* [What needs to be done]
Of the entries below, return exactly those lines that fall between the one containing "global placement,5,dmem_wdata[31]$_DFFE_PN0P_" and the one containing "finish,5,stall_out", the two end lines included.

-------

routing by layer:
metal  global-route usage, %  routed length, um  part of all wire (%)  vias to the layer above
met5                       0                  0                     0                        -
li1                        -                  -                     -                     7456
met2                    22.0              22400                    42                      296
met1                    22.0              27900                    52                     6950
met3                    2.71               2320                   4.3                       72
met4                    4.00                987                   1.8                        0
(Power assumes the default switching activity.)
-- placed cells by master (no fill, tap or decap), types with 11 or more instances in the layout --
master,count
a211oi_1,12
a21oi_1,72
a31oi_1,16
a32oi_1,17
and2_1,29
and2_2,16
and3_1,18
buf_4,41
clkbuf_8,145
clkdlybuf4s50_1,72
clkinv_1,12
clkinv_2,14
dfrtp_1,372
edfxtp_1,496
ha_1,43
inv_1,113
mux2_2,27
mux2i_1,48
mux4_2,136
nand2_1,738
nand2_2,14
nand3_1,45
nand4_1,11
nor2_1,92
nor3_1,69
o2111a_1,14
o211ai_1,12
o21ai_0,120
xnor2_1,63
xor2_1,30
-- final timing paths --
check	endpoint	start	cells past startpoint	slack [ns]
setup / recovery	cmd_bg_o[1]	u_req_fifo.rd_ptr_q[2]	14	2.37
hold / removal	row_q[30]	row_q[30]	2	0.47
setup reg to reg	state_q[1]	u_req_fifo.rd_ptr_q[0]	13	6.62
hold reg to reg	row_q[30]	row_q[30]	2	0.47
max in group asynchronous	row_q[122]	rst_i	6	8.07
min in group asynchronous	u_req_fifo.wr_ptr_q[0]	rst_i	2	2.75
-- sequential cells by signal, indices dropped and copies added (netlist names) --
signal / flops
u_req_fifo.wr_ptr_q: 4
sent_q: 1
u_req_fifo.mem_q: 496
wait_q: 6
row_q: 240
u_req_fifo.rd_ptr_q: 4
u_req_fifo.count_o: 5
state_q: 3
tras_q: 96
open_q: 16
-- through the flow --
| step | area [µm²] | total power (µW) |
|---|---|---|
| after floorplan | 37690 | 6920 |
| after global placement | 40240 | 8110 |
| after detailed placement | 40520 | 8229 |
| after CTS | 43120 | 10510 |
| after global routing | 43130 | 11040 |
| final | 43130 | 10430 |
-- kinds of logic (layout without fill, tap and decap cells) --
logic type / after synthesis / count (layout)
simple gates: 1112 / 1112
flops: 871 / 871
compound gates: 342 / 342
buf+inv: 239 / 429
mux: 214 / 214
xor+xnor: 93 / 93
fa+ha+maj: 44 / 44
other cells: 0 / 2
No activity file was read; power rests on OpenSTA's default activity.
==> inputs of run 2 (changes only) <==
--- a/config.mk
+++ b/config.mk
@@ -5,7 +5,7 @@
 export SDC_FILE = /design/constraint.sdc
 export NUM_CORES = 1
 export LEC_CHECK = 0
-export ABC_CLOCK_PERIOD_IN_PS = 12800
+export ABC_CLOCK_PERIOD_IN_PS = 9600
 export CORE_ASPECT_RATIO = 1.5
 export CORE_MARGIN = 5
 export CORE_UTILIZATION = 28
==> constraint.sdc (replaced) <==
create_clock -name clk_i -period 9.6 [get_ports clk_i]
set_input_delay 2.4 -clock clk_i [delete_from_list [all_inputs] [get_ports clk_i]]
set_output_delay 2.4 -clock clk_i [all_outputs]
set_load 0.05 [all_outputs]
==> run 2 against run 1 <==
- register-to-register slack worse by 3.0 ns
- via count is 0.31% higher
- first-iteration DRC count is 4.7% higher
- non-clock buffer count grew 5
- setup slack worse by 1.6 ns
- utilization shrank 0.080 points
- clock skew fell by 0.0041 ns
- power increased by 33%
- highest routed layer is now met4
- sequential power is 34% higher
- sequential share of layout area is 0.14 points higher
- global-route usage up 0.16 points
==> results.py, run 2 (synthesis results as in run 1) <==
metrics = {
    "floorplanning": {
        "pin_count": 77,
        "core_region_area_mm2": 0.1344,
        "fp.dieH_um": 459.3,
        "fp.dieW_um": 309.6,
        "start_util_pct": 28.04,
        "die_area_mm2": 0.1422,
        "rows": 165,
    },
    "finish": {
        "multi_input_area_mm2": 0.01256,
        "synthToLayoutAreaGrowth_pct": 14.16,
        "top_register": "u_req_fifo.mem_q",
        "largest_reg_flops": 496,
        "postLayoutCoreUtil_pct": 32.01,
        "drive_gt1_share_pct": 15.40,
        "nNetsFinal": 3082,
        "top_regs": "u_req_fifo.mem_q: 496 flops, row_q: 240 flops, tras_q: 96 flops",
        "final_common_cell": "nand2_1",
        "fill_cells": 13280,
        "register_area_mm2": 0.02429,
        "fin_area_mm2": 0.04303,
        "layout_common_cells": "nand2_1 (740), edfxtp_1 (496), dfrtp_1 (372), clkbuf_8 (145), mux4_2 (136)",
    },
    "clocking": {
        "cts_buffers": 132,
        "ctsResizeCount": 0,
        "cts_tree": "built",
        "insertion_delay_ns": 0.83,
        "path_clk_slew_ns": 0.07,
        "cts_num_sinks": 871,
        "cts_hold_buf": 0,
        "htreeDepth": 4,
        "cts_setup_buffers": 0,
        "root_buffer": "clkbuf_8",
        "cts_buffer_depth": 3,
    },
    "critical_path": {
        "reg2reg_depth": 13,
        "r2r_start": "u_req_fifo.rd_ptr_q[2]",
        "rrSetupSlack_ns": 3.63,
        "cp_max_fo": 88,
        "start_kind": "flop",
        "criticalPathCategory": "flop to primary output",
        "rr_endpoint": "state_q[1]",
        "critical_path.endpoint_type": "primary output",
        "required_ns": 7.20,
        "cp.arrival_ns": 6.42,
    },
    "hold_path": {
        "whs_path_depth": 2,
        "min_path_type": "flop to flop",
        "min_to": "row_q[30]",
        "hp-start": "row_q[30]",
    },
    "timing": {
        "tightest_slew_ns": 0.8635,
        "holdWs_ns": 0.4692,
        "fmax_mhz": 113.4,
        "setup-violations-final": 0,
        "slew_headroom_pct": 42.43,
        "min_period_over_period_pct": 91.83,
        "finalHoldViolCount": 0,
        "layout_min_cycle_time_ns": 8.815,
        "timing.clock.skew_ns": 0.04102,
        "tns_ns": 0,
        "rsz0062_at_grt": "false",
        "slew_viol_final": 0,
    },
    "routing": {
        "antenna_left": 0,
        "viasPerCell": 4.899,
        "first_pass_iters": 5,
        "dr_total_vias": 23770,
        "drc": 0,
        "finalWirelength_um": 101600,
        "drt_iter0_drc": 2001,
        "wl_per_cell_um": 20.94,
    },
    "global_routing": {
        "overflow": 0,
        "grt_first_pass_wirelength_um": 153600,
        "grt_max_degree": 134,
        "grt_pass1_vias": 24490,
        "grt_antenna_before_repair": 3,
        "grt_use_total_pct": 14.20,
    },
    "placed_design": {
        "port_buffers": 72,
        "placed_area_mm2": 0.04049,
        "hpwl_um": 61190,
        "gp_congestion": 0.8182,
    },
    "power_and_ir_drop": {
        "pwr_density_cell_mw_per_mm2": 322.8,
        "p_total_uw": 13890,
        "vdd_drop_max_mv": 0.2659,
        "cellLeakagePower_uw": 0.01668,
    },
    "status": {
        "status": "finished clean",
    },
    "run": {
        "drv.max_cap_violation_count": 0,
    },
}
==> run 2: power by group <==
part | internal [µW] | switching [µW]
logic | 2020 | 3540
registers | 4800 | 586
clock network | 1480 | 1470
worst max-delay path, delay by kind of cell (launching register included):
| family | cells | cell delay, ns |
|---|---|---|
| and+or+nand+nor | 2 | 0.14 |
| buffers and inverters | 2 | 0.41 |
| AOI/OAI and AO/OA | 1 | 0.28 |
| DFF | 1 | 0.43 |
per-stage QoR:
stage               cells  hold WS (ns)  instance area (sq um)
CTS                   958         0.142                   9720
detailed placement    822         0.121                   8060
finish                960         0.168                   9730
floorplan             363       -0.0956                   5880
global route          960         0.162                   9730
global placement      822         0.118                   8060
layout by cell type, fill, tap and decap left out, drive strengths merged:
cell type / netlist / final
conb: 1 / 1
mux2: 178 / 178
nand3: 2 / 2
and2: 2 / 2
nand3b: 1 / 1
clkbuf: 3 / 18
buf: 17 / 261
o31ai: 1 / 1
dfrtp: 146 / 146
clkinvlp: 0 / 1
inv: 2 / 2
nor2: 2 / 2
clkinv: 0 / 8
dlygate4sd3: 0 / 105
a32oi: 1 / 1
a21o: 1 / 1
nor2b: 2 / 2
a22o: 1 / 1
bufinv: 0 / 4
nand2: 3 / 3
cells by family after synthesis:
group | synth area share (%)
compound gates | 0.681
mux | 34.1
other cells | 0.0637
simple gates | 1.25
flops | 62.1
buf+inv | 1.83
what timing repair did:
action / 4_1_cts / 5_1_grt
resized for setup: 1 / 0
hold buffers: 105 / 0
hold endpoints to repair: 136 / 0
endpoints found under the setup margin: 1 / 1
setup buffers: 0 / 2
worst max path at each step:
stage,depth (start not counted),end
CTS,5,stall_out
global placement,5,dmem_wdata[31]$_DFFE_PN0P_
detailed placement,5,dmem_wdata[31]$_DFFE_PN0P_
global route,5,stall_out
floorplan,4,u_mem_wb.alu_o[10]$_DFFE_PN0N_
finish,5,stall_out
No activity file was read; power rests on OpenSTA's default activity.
## config.mk

```make
export PLATFORM = sky130hd
export DESIGN_NAME = pipe_hazard_ctrl
export DESIGN_NICKNAME = d
export VERILOG_FILES = /design/src/rtl/pipe_pkg.sv /design/src/rtl/hazard_stage_reg.sv /design/src/rtl/pipe_hazard_ctrl.sv
export SDC_FILE = /design/constraint.sdc
export NUM_CORES = 1
export LEC_CHECK = 0
export CORE_MARGIN = 5
export CORE_UTILIZATION = 50
export DETAILED_ROUTE_END_ITERATION = 16
export PLACE_DENSITY = 0.8
export SETUP_SLACK_MARGIN = 0.2
export SYNTH_ARGS = -nofsm -noshare
export SYNTH_HDL_FRONTEND = slang
export SYNTH_SLANG_ARGS = --single-unit
```

## constraint.sdc

```tcl
create_clock -name clk -period 4.5 [get_ports clk]
set_clock_uncertainty 0.05 [all_clocks]
set_input_delay 0.675 -clock clk [delete_from_list [all_inputs] [get_ports clk]]
set_output_delay 0.675 -clock clk [all_outputs]
set_load 0.03 [all_outputs]
```

## src/rtl/pipe_pkg.sv

```systemverilog
// Shared types for the pipeline hazard controller: forwarding-select
// encoding, the per-stage instruction record and the source-match helpers.
package pipe_pkg;

  // Records are sized for the widest supported register address; narrower
  // addresses are zero-extended on entry, which keeps equality compares exact.
  localparam int MAX_AW = 8;

  typedef enum logic [1:0] {
    FWD_REG = 2'b00,
    FWD_WB  = 2'b01,
    FWD_MEM = 2'b10
  } fwd_sel_e;

  typedef struct packed {
    logic              valid;
    logic [MAX_AW-1:0] rs1;
    logic [MAX_AW-1:0] rs2;
    logic              rs1_used;
    logic              rs2_used;
    logic [MAX_AW-1:0] rd;
    logic              regwrite;
    logic              memread;
  } stage_rec_t;

  localparam stage_rec_t BUBBLE = '0;

  // True when the producer record will write register src. Register 0 never
  // counts as written when it is hardwired to zero.
  function automatic logic writes_src(stage_rec_t prod, logic [MAX_AW-1:0] src,
                                      logic zero_reg);
    return prod.valid && prod.regwrite && (prod.rd == src) &&
           !(zero_reg && (src == '0));
  endfunction

  // Operand source for one EX read; the younger MEM result wins over WB.
  function automatic fwd_sel_e fwd_select(logic reads, logic [MAX_AW-1:0] src,
                                          stage_rec_t mem, stage_rec_t wb,
                                          logic zero_reg);
    fwd_sel_e sel;
    sel = FWD_REG;
    if (reads) begin
      if (writes_src(mem, src, zero_reg))     sel = FWD_MEM;
      else if (writes_src(wb, src, zero_reg)) sel = FWD_WB;
    end
    return sel;
  endfunction

endpackage

```

## src/rtl/hazard_stage_reg.sv

```systemverilog
// One pipeline stage record register with synchronous reset and a
// bubble-insert control that loads an empty (valid=0) record.
module hazard_stage_reg
  import pipe_pkg::*;
(
  input  logic       clk,
  input  logic       rst,
  input  logic       bubble,
  input  stage_rec_t d,
  output stage_rec_t q
);

  // Capture the upstream record, or an empty one on reset / bubble insert.
  always_ff @(posedge clk) begin
    // NOTE: non-blocking so every stage samples its neighbour's old value on the same edge.
    // NOTE: the record is small control state, so it is cleared on reset; a bubble is just the cleared value.
    if (rst)         q <= BUBBLE;
    else if (bubble) q <= BUBBLE;
    else             q <= d;
  end

endmodule

```

## src/rtl/pipe_hazard_ctrl.sv

```systemverilog
// Hazard controller for a 5-stage in-order pipeline: load-use stall,
// taken-branch flush and EX operand forwarding from MEM/WB.
// Optional performance counters are built when HAZ_PERF_CNT_EN is defined.
module pipe_hazard_ctrl
  import pipe_pkg::*;
#(
  parameter int REG_AW   = 5,
  parameter int ZERO_REG = 1,
  parameter int CNT_W    = 32
) (
  input  logic              clk,
  input  logic              rst,
  input  logic              id_valid,
  input  logic [REG_AW-1:0] id_rs1,
  input  logic [REG_AW-1:0] id_rs2,
  input  logic              id_rs1_used,
  input  logic              id_rs2_used,
  input  logic [REG_AW-1:0] id_rd,
  input  logic              id_regwrite,
  input  logic              id_memread,
  input  logic              ex_branch_taken,
  output logic              stall,
  output logic              flush_id,
  output logic              flush_ex,
  output logic [1:0]        fwd_a,
  output logic [1:0]        fwd_b
`ifdef HAZ_PERF_CNT_EN
  ,
  output logic [CNT_W-1:0]  stall_cnt,
  output logic [CNT_W-1:0]  flush_cnt
`endif
);

  localparam logic ZR = (ZERO_REG != 0);

  stage_rec_t id_rec;
  stage_rec_t ex_rec;
  stage_rec_t mem_rec;
  stage_rec_t wb_rec;
  logic       load_use;
  fwd_sel_e   fwd_a_sel;
  fwd_sel_e   fwd_b_sel;
  logic       unused_fields;

  // Pack the ID-stage inputs into a record, zero-extending register numbers.
  always_comb begin
    // NOTE: default assignment first so no path through the block can infer a latch.
    id_rec          = BUBBLE;
    id_rec.valid    = id_valid;
    id_rec.rs1      = MAX_AW'(id_rs1);
    id_rec.rs2      = MAX_AW'(id_rs2);
    id_rec.rs1_used = id_rs1_used;
    id_rec.rs2_used = id_rs2_used;
    id_rec.rd       = MAX_AW'(id_rd);
    id_rec.regwrite = id_regwrite;
    id_rec.memread  = id_memread;
  end

  // A load in EX whose result a used ID source needs; a taken branch kills it.
  always_comb begin
    load_use = id_rec.valid && ex_rec.memread &&
               ((id_rec.rs1_used && writes_src(ex_rec, id_rec.rs1, ZR)) ||
                (id_rec.rs2_used && writes_src(ex_rec, id_rec.rs2, ZR)));
    stall    = load_use && !ex_branch_taken;
    flush_id = ex_branch_taken;
    flush_ex = ex_branch_taken;
  end

  // EX operand forwarding selects; an empty EX record reads the register file.
  always_comb begin
    fwd_a_sel = fwd_select(ex_rec.valid && ex_rec.rs1_used, ex_rec.rs1,
                           mem_rec, wb_rec, ZR);
    fwd_b_sel = fwd_select(ex_rec.valid && ex_rec.rs2_used, ex_rec.rs2,
                           mem_rec, wb_rec, ZR);
    fwd_a     = fwd_a_sel;
    fwd_b     = fwd_b_sel;
  end

  hazard_stage_reg u_ex (
    .clk    (clk),
    .rst    (rst),
    .bubble (stall || flush_ex),
    .d      (id_rec),
    .q      (ex_rec)
  );

  hazard_stage_reg u_mem (
    .clk    (clk),
    .rst    (rst),
    .bubble (1'b0),
    .d      (ex_rec),
    .q      (mem_rec)
  );

  hazard_stage_reg u_wb (
    .clk    (clk),
    .rst    (rst),
    .bubble (1'b0),
    .d      (mem_rec),
    .q      (wb_rec)
  );

  // Source fields of the later stages are carried only for visibility.
  assign unused_fields = ^{mem_rec.rs1, mem_rec.rs2, mem_rec.rs1_used,
                           mem_rec.rs2_used, mem_rec.memread,
                           wb_rec.rs1, wb_rec.rs2, wb_rec.rs1_used,
                           wb_rec.rs2_used, wb_rec.memread};

`ifdef HAZ_PERF_CNT_EN
  // Count stall cycles and taken-branch cycles, wrapping at 2^CNT_W.
  always_ff @(posedge clk) begin
    if (rst) begin
      stall_cnt <= '0;
      flush_cnt <= '0;
    end else begin
      if (stall)           stall_cnt <= stall_cnt + CNT_W'(1);
      if (ex_branch_taken) flush_cnt <= flush_cnt + CNT_W'(1);
    end
  end
`else
  // Counter width only matters when the counters are built.
  localparam int UNUSED_CNT_W = CNT_W;
`endif

endmodule
```

==> results of run 1 <==
## routing by layer
metal,vias to the layer above,track usage [%],part of all wire (%)
met3,6,4.08,3.8
met2,27,31.2,53
met1,557,17.8,42
met4,0,8.55,1.8
met5,-,0,0
li1,566,-,-
## sequential cells by signal (all words and copies together), names as in the netlist
register / cells
u_mem.q: 7
u_ex.q: 20
u_wb.q: 7
## through the flow
step | hold slack [ns] | setup slack, ns | instances | total power, mW
floorplan | 0.409 | 1.67 | 143 | 0.370
detailed placement | 0.430 | 0.908 | 212 | 0.403
CTS | 0.445 | 0.904 | 220 | 0.680
global route | 0.457 | 0.761 | 220 | 0.699
global placement | 0.428 | 0.912 | 212 | 0.400
finish | 0.445 | 0.929 | 220 | 0.674
## cell type report
cell class / count / area, µm² / area share, %
Clock buffer: 5 / 37.5 / 1.89
Clock inverter: 3 / 68.8 / 3.47
Multi-Input combinational cell: 104 / 843 / 42.5
Sequential cell: 34 / 681 / 34.3
Tap cell: 44 / 55.1 / 2.78
Timing Repair Buffer: 30 / 298 / 15.0
## config.mk

```make
export PLATFORM = sky130hd
export DESIGN_NAME = aes_arbiter
export DESIGN_NICKNAME = d
export VERILOG_FILES = /design/src/rtl/aes_arbiter.sv
export SDC_FILE = /design/constraint.sdc
export NUM_CORES = 1
export LEC_CHECK = 0
export BUFFER_PORTS_ARGS = -buffer_cell sky130_fd_sc_hd__buf_2
export CAP_MARGIN = 20
export CORE_AREA = 2 2 400 402
export CTS_BUF_LIST = sky130_fd_sc_hd__clkbuf_16
export DETAILED_ROUTE_END_ITERATION = 7
export DIE_AREA = 0 0 402 404
export HOLD_SLACK_MARGIN = 0.05
export PLACE_DENSITY = 0.3
export SKIP_CTS_REPAIR_TIMING = 1
export SLEW_MARGIN = 20
export SYNTH_ARGS = -nofsm -noshare
export SYNTH_HDL_FRONTEND = slang
export SYNTH_SLANG_ARGS = --single-unit
export TNS_END_PERCENT = 1
```

## constraint.sdc

```tcl
create_clock -name clk -period 2.7 [get_ports clk]
set_clock_uncertainty 0.15 [all_clocks]
set_input_delay 0 -clock clk [delete_from_list [all_inputs] [get_ports clk]]
set_output_delay 0 -clock clk [all_outputs]
set_load 0.005 [all_outputs]
```

## src/rtl/aes_arbiter.sv

```systemverilog
// Two-requester round-robin front end for one shared AES-128 core.
// One job is in flight at a time; a job is aborted with an error if the core stays busy too long.
module aes_arbiter #(
   parameter int TIMEOUT_CYCLES = 32
) (
   input  logic         clk,
   input  logic         rst_n,
   input  logic         req0_valid_i,
   output logic         req0_ready_o,
   input  logic [127:0] req0_key_i,
   input  logic [127:0] req0_data_i,
   input  logic         req1_valid_i,
   output logic         req1_ready_o,
   input  logic [127:0] req1_key_i,
   input  logic [127:0] req1_data_i,
   output logic         rsp_valid_o,
   input  logic         rsp_ready_i,
   output logic         rsp_id_o,
   output logic [127:0] rsp_data_o,
   output logic         rsp_err_o,
   output logic         core_load_o,
   output logic [127:0] core_key_o,
   output logic [127:0] core_data_o,
   input  logic         core_busy_i,
   input  logic [127:0] core_data_i
);

   localparam int CW = $clog2(TIMEOUT_CYCLES + 1);
   localparam logic [CW-1:0] T_MAX = CW'(TIMEOUT_CYCLES);

   typedef enum logic [2:0] {IDLE, LOAD, SETTLE, WAIT, RESP} state_t;

   state_t        state;
   logic          last_grant;
   logic          grant;
   logic          accept;
   logic          job_id;
   logic [127:0]  job_key;
   logic [127:0]  job_data;
   logic [CW-1:0] cnt;
   logic [CW-1:0] cnt_inc;

   // On a tie the requester that was not served last wins.
   always_comb begin
      grant = 1'b0;
      if (req0_valid_i && req1_valid_i) grant = ~last_grant;
      else                              grant = req1_valid_i;
   end

   assign req0_ready_o = rst_n && (state == IDLE) && !grant && req0_valid_i;
   assign req1_ready_o = rst_n && (state == IDLE) &&  grant && req1_valid_i;
   assign accept       = req0_ready_o | req1_ready_o;

   assign cnt_inc     = (cnt == T_MAX) ? cnt : cnt + 1'b1;
   assign rsp_id_o    = job_id;
   assign core_key_o  = job_key;
   assign core_data_o = job_data;

   always_ff @(posedge clk) begin
      if (!rst_n) begin
         state       <= IDLE;
         last_grant  <= 1'b1;
         cnt         <= '0;
         job_id      <= 1'b0;
         job_key     <= '0;
         job_data    <= '0;
         core_load_o <= 1'b0;
         rsp_valid_o <= 1'b0;
         rsp_data_o  <= '0;
         rsp_err_o   <= 1'b0;
      end else begin
         core_load_o <= 1'b0;
         case (state)
            IDLE: begin
               if (accept) begin
                  job_id      <= grant;
                  job_key     <= grant ? req1_key_i  : req0_key_i;
                  job_data    <= grant ? req1_data_i : req0_data_i;
                  core_load_o <= 1'b1;
                  state       <= LOAD;
               end
            end
            LOAD: state <= SETTLE;
            SETTLE: begin
               // busy is not trustworthy yet; just arm the timeout
               cnt   <= '0;
               state <= WAIT;
            end
            WAIT: begin
               if (!core_busy_i) begin
                  rsp_data_o  <= core_data_i;
                  rsp_err_o   <= 1'b0;
                  rsp_valid_o <= 1'b1;
                  state       <= RESP;
               end else begin
                  cnt <= cnt_inc;
                  if (cnt_inc == T_MAX) begin
                     rsp_data_o  <= '0;
                     rsp_err_o   <= 1'b1;
                     rsp_valid_o <= 1'b1;
                     state       <= RESP;
                  end
               end
            end
            RESP: begin
               if (rsp_ready_i) begin
                  rsp_valid_o <= 1'b0;
                  last_grant  <= job_id;
                  state       <= IDLE;
               end
            end
            default: state <= IDLE;
         endcase
      end
   end

endmodule

```

==> metrics.md <==
| Metric | Value |
|---|---|
| GP Congestion | `0.802` |
| CP Buf/Inv Count | `1` |
| Placement Setup Slack | `0.196 ns` |
| Critical path class | `flop to flop` |
| Power per Cell Area | `~500 nW/µm²` |
| Num CTS Buffers | `between 50 and 60` |
| Origin of the critical flop-to-flop path | `cnt[1]` |
| VDD IR max | `about 440 µV` |
| Final Max Tran Viols | `0` |
| Critical-path cell list | `ha_1, nand3_1, xnor2_1, o311a_1, nor3_4, buf_12, a21oi_1` |
| Max incr delay on CP | `0.42 ns` |
| Clk slew on worst S/H paths | `~0.060 ns` |
| Sw power | `about 5.2 mW` |
| Die H | `between 400 and 500 µm` |
| Final setup fails | `0` |
| Prevailing post-synth register cell | `dfxtp_1` |
| Power Total | `between 15 and 20 mW` |
| Via-to-Cell Ratio | `3.74` |
| Yosys top cell area share | `between 40 and 50%` |
| Die Wd | `roughly 400 µm` |
| Seq pwr share | `37.4%` |
| Root buffer cell | `clkbuf_16` |
| Layout area overhead | `97.2%` |
| DRT Pass-1 Iters | `5` |
| Hold Crit Depth | `4` |
| Worst-Margin Slew | `about 1.0 ns` |
| Synthesis Warnings | `0` |
| Total Routing Usage GR | `around an eighth` |
| Req. time, crit path | `~3.1 ns` |
| Avg WL per Cell | `between 15 and 20 µm` |
| Hold endpoint | `rsp_data_o[30]` |
| Worst R2R Setup Slack | `0.20 ns` |
| CORE AREA | `approximately 160,000 µm²` |
| Static leakage | `around 19 nW` |
| First-pass GRT wire length | `about 150,000 µm` |
| CP Launch Point | `cnt[1]` |
| Pin count of the biggest net entering global routing | `154` |
| Max-slew headroom | `between 30 and 40%` |
| Final worst-path cycle share | `approximately 93%` |
| Seq/Total Area, Yosys | `~45%` |
| Post-DP Area | `about 26,000 µm²` |
| Critical Path AT | `roughly 2.9 ns` |
| Critical Path Start Type | `flop` |
| Share of layout cells above drive strength 1 | `around 30%` |
| Worst-path fanout max | `52` |
| Status | `finished clean` |
| Clock sinks | `398` |
| Max H-tree Level | `2` |
| Switching share of total power | `~30%` |
| Final ANT Viol Nets | `0` |
| Top cells by area, synth | `dfxtp_1 45%, nand2_1 17%, o211a_1 14%, nand3_1 7.4%, a21o_1 5.5%` |
| Multiplexer share of the synthesized area | `less than 1%` |
| Syn nets | `around 2,900` |
| Crit path time final | `approximately 2.5 ns` |
| Dominant cell type by area after synthesis | `dfxtp_1` |
| Cells after Synth | `between 2,000 and 2,500` |
| Final core occ | `about 22%` |
| Starting density of the core | `approximately 11%` |
| Avg Inst Size Synth | `roughly 8 µm²` |
| MaxCap Viol Count | `0` |
| Initial antenna violation count | `24` |
| Synth async-reset ratio | `0%` |
| CTS tree | `done` |
| Fin area | `35,000 µm²` |
| Die ar. | `approximately 160,000 µm²` |
| Combinational power share | `21.3%` |
| Longest Clk Path Bufs | `3` |
| GRT overflow | `0` |
| Initial drt markers | `1,159` |
| Commonest cells post-synth | `780 x nand2_1, 398 x dfxtp_1, 262 x nand3_1, 256 x o211a_1` |
| CP Capture Type | `flop` |
| DPL Wire Length | `between 80,000 and 90,000 µm` |
| Mapped Area | `around 18,000 µm²` |
| Cell Int Power | `roughly 12 mW` |
| IO Pins | `1,036` |
| Reg2reg end | `rsp_data_o[113]` |
| Adder-Cell Fraction of Synth Area | `0.141%` |
| Synthesized flop and latch total | `a little under 400` |
| Post-Synth XOR/XNOR Area | `0.0988%` |
| Vias | `around 23,000` |
| Synth cell types | `39` |
| Worst-skew pair later-pin latency | `between 0.6 and 0.7 ns` |
| Largest delay share family, worst path | `compound AO/OA/AOI/OAI gates` |
| Clock power frac | `between 40% and 50%` |
| Most numerous cell in the Yosys netlist | `nand2_1` |
| Vias in the first global route | `~20,000` |
| R2R depth | `7` |
| Post-synth EDFFs | `0` |
| Post-synthesis compound-gate area fraction | `approximately 24%` |
| Rows | `146` |
| Worst Hold Class | `input port to flop` |
| Final Hold Fails | `0` |
| F_max | `~400 MHz` |
| RSZ-0062 raised after global routing | `false` |
| Post-Route WL | `117,000 µm` |
| CP max stage cell | `dfxtp_1` |
| Worst Min Path Start | `core_data_i[30]` |
| Buffers on Ports | `around 1,000` |
| Nets | `between 4,000 and 5,000` |
| Simple-gate share of the synthesized area | `between 20% and 30%` |
| Main combinational cell family by area after synthesis | `simple AND/OR/NAND/NOR gates` |
| Fin worst setup slack | `approximately 0.20 ns` |
| DRC | `0` |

-------

* [Result]
global placement,5,dmem_wdata[31]$_DFFE_PN0P_
detailed placement,5,dmem_wdata[31]$_DFFE_PN0P_
global route,5,stall_out
floorplan,4,u_mem_wb.alu_o[10]$_DFFE_PN0N_
finish,5,stall_out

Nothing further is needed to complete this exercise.